A New Infrastructure
At the heart of this infrastructure are data standards intended to give researchers a common foundation on which to build. “A big part of the conference involved helping individual institutions set up a workflow that will allow them to extract data about how students interact in MOOCS and online courses, and put them in a usable format,” added Dustin Tingley, a professor of government at Harvard. “An important part of any future collaborative process is a common standard for how certain things are calculated and what specific types of data sets are produced.”
(Next page: Learning to use the right data for the right challenge)
During the conference, which included institutions as diverse as the University of Arizona and Hamilton College, schools learned how to pull a fake edX data set into a dashboard-style display, piggybacking off work MIT and Harvard have already done in identifying the most germane data sets. “One of the greatest challenges for us as a joint team is getting the right kind of data to answer relevant questions in a privacy-respecting manner,” said Isaac Chuang, a professor of physics and electrical engineering at MIT who also serves as senior associate dean of digital learning. “At MIT, we’re very good at finding the data and recording every click. And, given the long history of Harvard’s Graduate School of Education, its faculty knows the right questions to ask. Together, we can shape the data to answer questions about socio-economic status, gaps in education, and growth in computer science.”

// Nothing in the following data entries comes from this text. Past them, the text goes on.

==> src/design/tsconf_pkg.sv <==
package tsconf_pkg;

    // port addresses
    localparam logic [7:0]  PORT_XT      = 8'hAF;
    localparam logic [7:0]  PORT_COVOX   = 8'hFB;
    localparam logic [15:0] PORT_FE_MASK = 16'h0001;

    // beeper bit in a #FE write
    localparam int FE_BEEPER_BIT = 4;

    // extended register file at #xxAF
    localparam logic [7:0] REG_BORDER  = 8'h0F;
    localparam logic [7:0] REG_SNDCONF = 8'h20;
    localparam logic [7:0] REG_IM2V    = 8'h24;
    localparam logic [7:0] REG_INTMASK = 8'h2A;

    localparam int SNDCONF_COVOX_BIT = 0;
    localparam int INT_FRM_BIT       = 0;
    localparam int INT_LIN_BIT       = 1;

    // source codes, vector bits 3..1
    localparam logic [2:0] INT_CODE_FRM = 3'd0;
    localparam logic [2:0] INT_CODE_LIN = 3'd1;

    // interrupt timers, in fclk cycles
    localparam int FRAME_TICKS = 2048;
    localparam int LINE_TICKS  = 224;
    localparam int FRM_CNT_W   = $clog2(FRAME_TICKS);
    localparam int LIN_CNT_W   = $clog2(LINE_TICKS);

    localparam int PWM_BITS = 8;

    typedef struct packed {
        logic [7:0] reg_idx;
        logic [7:0] port;
    } zaddr_s_t;

    // Z80 address, seen as a plain word or as index/port pair
    typedef union packed {
        logic [15:0] raw;
        zaddr_s_t    f;
    } zaddr_u;

    typedef struct packed {
        logic       iord;
        logic       intack;
        logic       iowr_s;
        logic       intack_s;
        zaddr_u     addr;
        logic [7:0] data;
    } bus_evt_t;

    typedef struct packed {
        logic [7:0]          border;
        logic                beeper;
        logic [PWM_BITS-1:0] covox;
        logic                covox_en;
        logic [3:0]          im2v_hi;
        logic [1:0]          intmask;
    } port_cfg_t;

endpackage

==> src/design/sound.sv <==
`timescale 1ns/1ps

module sound (
    input  logic                  fclk,
    input  logic                  reset,
    input  tsconf_pkg::port_cfg_t cfg,
    output logic                  beep
);

    import tsconf_pkg::*;

    logic [PWM_BITS-1:0] pwm_cnt;
    logic                pwm_bit;

    // high for covox counts out of every 256
    assign pwm_bit = pwm_cnt < cfg.covox;

    always_ff @(posedge fclk) begin
        if (reset) begin
            pwm_cnt <= '0;
            beep    <= 1'b0;
        end else begin
            pwm_cnt <= pwm_cnt + 1'b1;
            beep    <= cfg.covox_en ? pwm_bit : cfg.beeper;
        end
    end

endmodule

==> src/design/tsconf_io_top.sv <==
`timescale 1ns/1ps

module tsconf_io_top (
    input  logic        fclk,
    input  logic        reset,
    input  logic        iorq_n,
    input  logic        rd_n,
    input  logic        wr_n,
    input  logic        m1_n,
    input  logic [15:0] a,
    input  logic [7:0]  d_in,
    output logic [7:0]  d_out,
    output logic        d_oe,
    output logic        int_n,
    output logic [7:0]  border,
    output logic        beep
);

    import tsconf_pkg::*;

    bus_evt_t   bus;
    port_cfg_t  cfg;
    logic [7:0] ports_data;
    logic       ports_en;
    logic [7:0] im2vect;
    logic       im2vect_en;

    zsignals zsignals (
        .fclk   (fclk),
        .reset  (reset),
        .iorq_n (iorq_n),
        .rd_n   (rd_n),
        .wr_n   (wr_n),
        .m1_n   (m1_n),
        .a      (a),
        .d_in   (d_in),
        .bus    (bus)
    );

    zports zports (
        .fclk    (fclk),
        .reset   (reset),
        .bus     (bus),
        .cfg     (cfg),
        .rd_data (ports_data),
        .rd_en   (ports_en)
    );

    zint zint (
        .fclk      (fclk),
        .reset     (reset),
        .bus       (bus),
        .cfg       (cfg),
        .int_n     (int_n),
        .vector    (im2vect),
        .vector_en (im2vect_en)
    );

    sound sound (
        .fclk  (fclk),
        .reset (reset),
        .cfg   (cfg),
        .beep  (beep)
    );

    // acknowledge needs m1, so never overlaps a port read
    assign d_out  = im2vect_en ? im2vect : ports_data;
    assign d_oe   = im2vect_en | ports_en;
    assign border = cfg.border;

endmodule

==> src/design/zint.sv <==
`timescale 1ns/1ps

module zint (
    input  logic                  fclk,
    input  logic                  reset,
    input  tsconf_pkg::bus_evt_t  bus,
    input  tsconf_pkg::port_cfg_t cfg,
    output logic                  int_n,
    output logic [7:0]            vector,
    output logic                  vector_en
);

    import tsconf_pkg::*;

    logic [FRM_CNT_W-1:0] frm_cnt;
    logic [LIN_CNT_W-1:0] lin_cnt;
    logic                 frm_wrap;
    logic                 lin_wrap;

    logic [1:0] pend;
    logic [1:0] active;
    logic [2:0] live_code;
    logic [2:0] ack_code;

    assign frm_wrap = frm_cnt == FRM_CNT_W'(FRAME_TICKS - 1);
    assign lin_wrap = lin_cnt == LIN_CNT_W'(LINE_TICKS - 1);

    // stand-ins for the video frame and line starts
    always_ff @(posedge fclk) begin
        if (reset) begin
            frm_cnt <= '0;
            lin_cnt <= '0;
        end else begin
            frm_cnt <= frm_wrap ? '0 : frm_cnt + 1'b1;
            lin_cnt <= lin_wrap ? '0 : lin_cnt + 1'b1;
        end
    end

    assign active = pend & cfg.intmask;

    // frame wins over line
    assign live_code = active[INT_FRM_BIT] ? INT_CODE_FRM : INT_CODE_LIN;

    // code is frozen for the whole acknowledge cycle
    always_ff @(posedge fclk) begin
        if (reset) begin
            ack_code <= INT_CODE_FRM;
        end else if (!bus.intack) begin
            ack_code <= live_code;
        end
    end

    // a new wrap beats a clear in the same cycle
    always_ff @(posedge fclk) begin
        if (reset) begin
            pend <= 2'b00;
        end else begin
            if (frm_wrap) begin
                pend[INT_FRM_BIT] <= 1'b1;
            end else if (bus.intack_s && ack_code == INT_CODE_FRM) begin
                pend[INT_FRM_BIT] <= 1'b0;
            end

            if (lin_wrap) begin
                pend[INT_LIN_BIT] <= 1'b1;
            end else if (bus.intack_s && ack_code == INT_CODE_LIN) begin
                pend[INT_LIN_BIT] <= 1'b0;
            end
        end
    end

    assign int_n     = ~|active;
    assign vector    = {cfg.im2v_hi, ack_code, 1'b0};
    assign vector_en = bus.intack;

endmodule

==> src/design/zports.sv <==
`timescale 1ns/1ps

module zports (
    input  logic                  fclk,
    input  logic                  reset,
    input  tsconf_pkg::bus_evt_t  bus,
    output tsconf_pkg::port_cfg_t cfg,
    output logic [7:0]            rd_data,
    output logic                  rd_en
);

    import tsconf_pkg::*;

    logic [7:0] border_r;
    logic       beeper_r;
    logic [7:0] covox_r;
    logic [7:0] sndconf_r;
    logic [7:0] im2v_r;
    logic [7:0] intmask_r;

    logic       fe_hit;
    logic       fb_hit;
    logic       xt_hit;
    logic       idx_known;
    logic [7:0] xt_val;

    // #FE is any port with a0 low
    assign fe_hit = (bus.addr.raw & PORT_FE_MASK) == 16'h0000;
    assign fb_hit = bus.addr.raw[7:0] == PORT_COVOX;
    assign xt_hit = bus.addr.f.port == PORT_XT;

    always_comb begin
        idx_known = 1'b1;
        case (bus.addr.f.reg_idx)
            REG_BORDER:  xt_val = border_r;
            REG_SNDCONF: xt_val = sndconf_r;
            REG_IM2V:    xt_val = im2v_r;
            REG_INTMASK: xt_val = intmask_r;
            default: begin
                idx_known = 1'b0;
                xt_val    = 8'h00;
            end
        endcase
    end

    always_ff @(posedge fclk) begin
        if (reset) begin
            border_r  <= 8'h00;
            beeper_r  <= 1'b0;
            covox_r   <= 8'h00;
            sndconf_r <= 8'h00;
            im2v_r    <= 8'h00;
            intmask_r <= 8'h00;
        end else if (bus.iowr_s) begin
            if (fe_hit) begin
                border_r[2:0] <= bus.data[2:0];
                beeper_r      <= bus.data[FE_BEEPER_BIT];
            end else if (fb_hit) begin
                covox_r <= bus.data;
            end else if (xt_hit) begin
                case (bus.addr.f.reg_idx)
                    REG_BORDER:  border_r  <= bus.data;
                    REG_SNDCONF: sndconf_r <= bus.data;
                    REG_IM2V:    im2v_r    <= bus.data;
                    REG_INTMASK: intmask_r <= bus.data;
                    default: ;
                endcase
            end
        end
    end

    // only known #xxAF registers are claimed on read
    assign rd_en   = bus.iord & xt_hit & idx_known;
    assign rd_data = xt_val;

    always_comb begin
        cfg.border   = border_r;
        cfg.beeper   = beeper_r;
        cfg.covox    = covox_r;
        cfg.covox_en = sndconf_r[SNDCONF_COVOX_BIT];
        cfg.im2v_hi  = im2v_r[7:4];
        cfg.intmask  = intmask_r[INT_LIN_BIT:INT_FRM_BIT];
    end

endmodule

==> src/design/zsignals.sv <==
`timescale 1ns/1ps

module zsignals (
    input  logic                fclk,
    input  logic                reset,
    input  logic                iorq_n,
    input  logic                rd_n,
    input  logic                wr_n,
    input  logic                m1_n,
    input  logic [15:0]         a,
    input  logic [7:0]          d_in,
    output tsconf_pkg::bus_evt_t bus
);

    // {iorq_n, rd_n, wr_n, m1_n}
    logic [3:0]  ctl_s1;
    logic [3:0]  ctl_s2;
    logic [15:0] a_s1;
    logic [15:0] a_s2;
    logic [7:0]  d_s1;
    logic [7:0]  d_s2;

    logic iorq;
    logic rd;
    logic wr;
    logic m1;

    logic iord;
    logic iowr;
    logic intack;
    logic iowr_d;
    logic intack_d;
    logic iowr_s;
    logic intack_s;

    always_ff @(posedge fclk) begin
        if (reset) begin
            ctl_s1 <= 4'b1111;
            ctl_s2 <= 4'b1111;
        end else begin
            ctl_s1 <= {iorq_n, rd_n, wr_n, m1_n};
            ctl_s2 <= ctl_s1;
        end
    end

    // host holds these stable while strobes are low
    always_ff @(posedge fclk) begin
        a_s1 <= a;
        a_s2 <= a_s1;
        d_s1 <= d_in;
        d_s2 <= d_s1;
    end

    assign iorq = ~ctl_s2[3];
    assign rd   = ~ctl_s2[2];
    assign wr   = ~ctl_s2[1];
    assign m1   = ~ctl_s2[0];

    assign iord   = iorq & rd & ~m1;
    assign iowr   = iorq & wr;
    assign intack = iorq & m1;

    // one-cycle pulses on rising level
    always_ff @(posedge fclk) begin
        if (reset) begin
            iowr_d   <= 1'b0;
            intack_d <= 1'b0;
            iowr_s   <= 1'b0;
            intack_s <= 1'b0;
        end else begin
            iowr_d   <= iowr;
            intack_d <= intack;
            iowr_s   <= iowr & ~iowr_d;
            intack_s <= intack & ~intack_d;
        end
    end

    always_comb begin
        bus.iord     = iord;
        bus.intack   = intack;
        bus.iowr_s   = iowr_s;
        bus.intack_s = intack_s;
        bus.addr.raw = a_s2;
        bus.data     = d_s2;
    end

endmodule

==> config.mk <==
export PLATFORM = sky130hd
export DESIGN_NAME = tsconf_io_top
export DESIGN_NICKNAME = d
export VERILOG_FILES = /design/src/design/tsconf_pkg.sv /design/src/design/sound.sv /design/src/design/tsconf_io_top.sv /design/src/design/zint.sv /design/src/design/zports.sv /design/src/design/zsignals.sv
export SDC_FILE = /design/constraint.sdc
export NUM_CORES = 1
export LEC_CHECK = 0
export ABC_AREA = 1
export BUFFER_PORTS_ARGS = -buffer_cell sky130_fd_sc_hd__buf_2
export CAP_MARGIN = 20
export CELL_PAD_IN_SITES_DETAIL_PLACEMENT = 0
export CELL_PAD_IN_SITES_GLOBAL_PLACEMENT = 1
export CORE_ASPECT_RATIO = 0.7
export CORE_MARGIN = 4
export CORE_UTILIZATION = 45
export CTS_BUF_LIST = sky130_fd_sc_hd__clkbuf_8
export DETAILED_ROUTE_END_ITERATION = 12
export GPL_ROUTABILITY_DRIVEN = 0
export MAX_ROUTING_LAYER = met4
export PLACE_DENSITY = 0.84
export SYNTH_ARGS = -nofsm -noshare
export SYNTH_HDL_FRONTEND = slang
export SYNTH_SLANG_ARGS = --single-unit
==> constraint.sdc <==
create_clock -name fclk -period 1.8 [get_ports fclk]
set_clock_uncertainty 0.05 [all_clocks]
set_input_delay 0.09 -clock fclk [delete_from_list [all_inputs] [get_ports fclk]]
set_output_delay 0.09 -clock fclk [all_outputs]
set_load 0.05 [all_outputs]
==> impl_metrics.tcl <==
set metrics [dict create \
    async_flop_share_pct 0 \
    place_ws_ps 73.6 \
    start_util_pct 46.9 \
    synthTopCellsByCount "nand2_1 (138), dfxtp_1 (132), nor2_1 (112)" \
    synth_top_area_cell "dfxtp_1" \
    yosysMostFrequentCell "nand2_1" \
    rr_endpoint "zports.im2v_r[1]" \
    finalWirelength_um 10800 \
    core_um2 10500 \
    syn_inst 628 \
    vias_per_cell 4.53 \
    fin_ws_ps -135 \
    ys_types 24 \
    max_freq_ghz 0.517 \
    die_area_um2 12700 \
    fp.dieW_um 133 \
    synthTopCellsByArea "dfxtp_1 (54%), nand2_1 (11%), nor2_1 (8.5%), inv_1 (5.7%), o21ai_0 (3.2%)" \
    io_pins 49 \
    ff2ff_path_depth 10 \
    crit_type "register to output port" \
    synth_area_um2 4930 \
    yosysWarnings 0 \
    dp.cells 812 \
    status "complete, but fails checks" \
    fin_tns_setup_ps -852 \
    start_kind "register" \
    tightest_slew_ps 442 \
    clkLatencyLatePin_ps 430 \
    track_usage_pct 18.8 \
    ir_drop_mv 0.628 \
    synth_fp_nets 668 \
    endpoint_kind "output port" \
    fin_nets 758 \
    finalSetupViolations 9 \
    grt_pass1_vias 3745 \
    grt_start_max_net_pins 47 \
    antenna_left 0 \
    syn_avg_cell_area_um2 7.85 \
    drt_first_pass_iters 6 \
    r2r-start "zsignals.a_s2[11]" \
    cts_buffer_depth 2 \
    whs_ps 239 \
    crit_arrival_ps 1800 \
    p_per_area_nw_per_um2 905 \
    antenna_found_initial 0 \
    htree_levels 4 \
    vias 3985 \
    port_buffers 48 \
    crit_path_max_fanout 5 \
    hp-start "a[4]" \
    fill_cells 939 \
    final_cells 879 \
    drive_gt1_share_pct 21.2 \
    seq_area_um2 2650 \
    min_delay_path_depth 2 \
    clock-sinks 132 \
    multi_input_comb_area_um2 1950 \
    globalRouteOverflowTotal 0 \
    finalMaxSlewViolations 0 \
    violations "setup timing" \
    synth_flop_cell "dfxtp_1" \
    rsz0062_at_grt "yes" \
    cellLeakagePower_nw 2.81 \
    ys_seq_elements 132 \
    slew_headroom_pct 70.5 \
    synth_top_cell_area_share_pct 53.6 \
    hold_path.class "input pin to register" \
    antenna_cells 0 \
    drc 0 \
    hold_path_end "zsignals.a_s1[4]" \
    finalWorstPathRequiredPeriod_ps 1940 \
    grt_pass1_wl_um 18000 \
    finalCritPeriodShare_pct 108 \
    synth-seq-area-share_pct 53.6 \
    cts_root_buf "clkbuf_8" \
    avgRoutedWirePerCell_um 12.3 \
    dp_hpwl_um 7060 \
    cts_tree "done" \
    syn2layout_area_growth_pct 25.3 \
    required_ps 1660 \
    cts_buffers 17 \
    drtIter0Drc 233 \
    ff2ff_setup_slack_ps 160 \
    clkSlewWorstSetupHoldPaths_ps 80 \
    hold_violations 0 \
    die_y_um 95.6 \
    drv_cap 0 \
    rows 31 \
    synth_edf_count 0 \
]
state kept, by name (all words and copies together) (netlist names):
| name | count |
|---|---|
| zports.intmask_r | 8 |
| zint.ack_code | 1 |
| zsignals.d_s2 | 8 |
| zsignals.ctl_s1 | 4 |
| zsignals.intack_s | 1 |
| zsignals.a_s1 | 16 |
| zsignals.a_s2 | 16 |
| zsignals.d_s1 | 8 |
| zports.sndconf_r | 8 |
| zint.lin_cnt | 8 |
| zports.border_r | 8 |
| zsignals.iowr_d | 1 |
| zint.pend | 2 |
| zports.beeper_r | 1 |
| sound.beep | 1 |
| zint.frm_cnt | 11 |
| zports.covox_r | 8 |
| zsignals.intack_d | 1 |
| zsignals.iowr_s | 1 |
| sound.pwm_cnt | 8 |
| zsignals.ctl_s2 | 4 |
| zports.im2v_r | 8 |
layout make-up:
class,instances,share of cell area [%]
Tap cell,148,3.00
Sequential cell,132,42.9
Timing Repair Buffer,91,11.7
Clock inverter,15,2.13
Clock buffer,17,3.79
Inverter,82,4.98
Multi-Input combinational cell,394,31.5
worst max-delay path: stages (launching register included):
cell and delay (ps):
dfxtp_2 340, inv_2 50, nand2_2 90, nor2_4 270, nand2_8 110, o21ai_2 120
nor2_1 60, nor2_2 150, buf_6 180
how the worst max path moves through the flow:
| stage | to | slack (ps) | cells after the start | from |
|---|---|---|---|---|
| floorplan | d_out[0] | 80 | 8 | zsignals.a_s2[11] |
| global placement | d_out[2] | 110 | 8 | zsignals.a_s2[14] |
| detailed placement | zint.frm_cnt[8] | 70 | 6 | zint.frm_cnt[0] |
| CTS | d_out[2] | -130 | 9 | zsignals.a_s2[14] |
| global route | d_out[3] | -250 | 9 | zsignals.a_s2[12] |
| finish | d_out[2] | -140 | 8 | zsignals.a_s2[11] |
routing by layer:
metal	vias to the layer above	track usage, %	share of wire, %
met1	1778	24.7	50
li1	2104	-	-
met5	-	-	0
met4	0	5.99	0.82
met2	94	28.0	44
met3	9	5.43	5.4
cell usage in the layout, fill, tap and decap left out, types with 5 or more instances in the layout:
master,netlist,layout
xor2_1,7,7
o21ai_1,0,9
dlygate4sd3_1,0,29
nor2_1,112,106
ha_1,10,10
nand2_2,10,16
o21ai_0,32,20
nor3_1,8,7
nand3_1,26,23
inv_2,7,10
nand4_1,6,6
buf_6,3,12
clkinvlp_4,0,5
nor2_4,4,6
inv_6,0,6
inv_1,75,75
dfxtp_1,132,127
nand2_1,138,130
dfxtp_2,0,5
a21oi_1,21,21
buf_4,11,9
clkbuf_8,0,17
or2_2,9,9
buf_2,3,39
nor2_2,4,8
stage by stage:
step           total power [mW]  cell area, um^2  utilization (%)
2_1_floorplan              3.22             4930                -
3_3_place_gp               3.29             5290             50.3
3_5_place_dp               3.30             5290             50.3
4_1_cts                    5.65             6140             58.4
5_1_grt                    5.84             6180             58.8
6_report                   5.60             6180             58.8
logic make-up (layout without fill, tap and decap cells):
kind of cell,after synthesis,after routing,share of synthesized area (%)
buffers and inverters,103,205,9.21
adders and majority gates,10,10,2.54
xor gates and xnor gates,10,10,1.78
and+or+nand+nor,319,320,27.4
DFF,132,132,53.6
AOI/OAI and AO/OA,54,54,5.53
where the power goes:
| group | internal [mW] | switching, mW |
|---|---|---|
| clock | 1.10 | 1.20 |
| sequential | 3.00 | 0.0525 |
| combinational | 0.123 | 0.122 |
| total | 4.23 | 1.37 |
timing repair:
action | in CTS | in global routing
setup endpoints to repair | 9 | 26
cloned | 1 | 0
hold buffers | 29 | 0
hold endpoints to repair | 32 | 0
resized for setup | 58 | 14
setup buffers | 5 | 0
pin swaps | 9 | 4
(Power assumes the default switching activity.)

Utilizing Online Learning’s Potential
While edX has been around since 2012, the need for a common data standard—and its inherent potential—stems from a more recent phenomenon: the explosion of online learning across the higher ed spectrum. “What brings it all together is the fact that there is now a wide variety of classes,” said Tingley. “It’s not just classes from Harvard and MIT, but hundreds of courses from more than 100 institutions in edX. Suddenly, you can start to see patterns. You can see the flow of learners going from one class to another.”
Although analysis of the data is in its early stages, researchers are already gleaning important lessons about online learning. A perfect example, says Chuang, is the ChinaX MOOC, which started out as a huge course lasting 12-14 weeks. “Professor Peter Bol of Harvard learned that students had better outcomes and discussions when he broke the course into smaller modules and then made those modules even smaller,” he said. “The increased use of modularity has been one of the greatest lessons that Harvard and MIT have gleaned about how online learning can be different and better.”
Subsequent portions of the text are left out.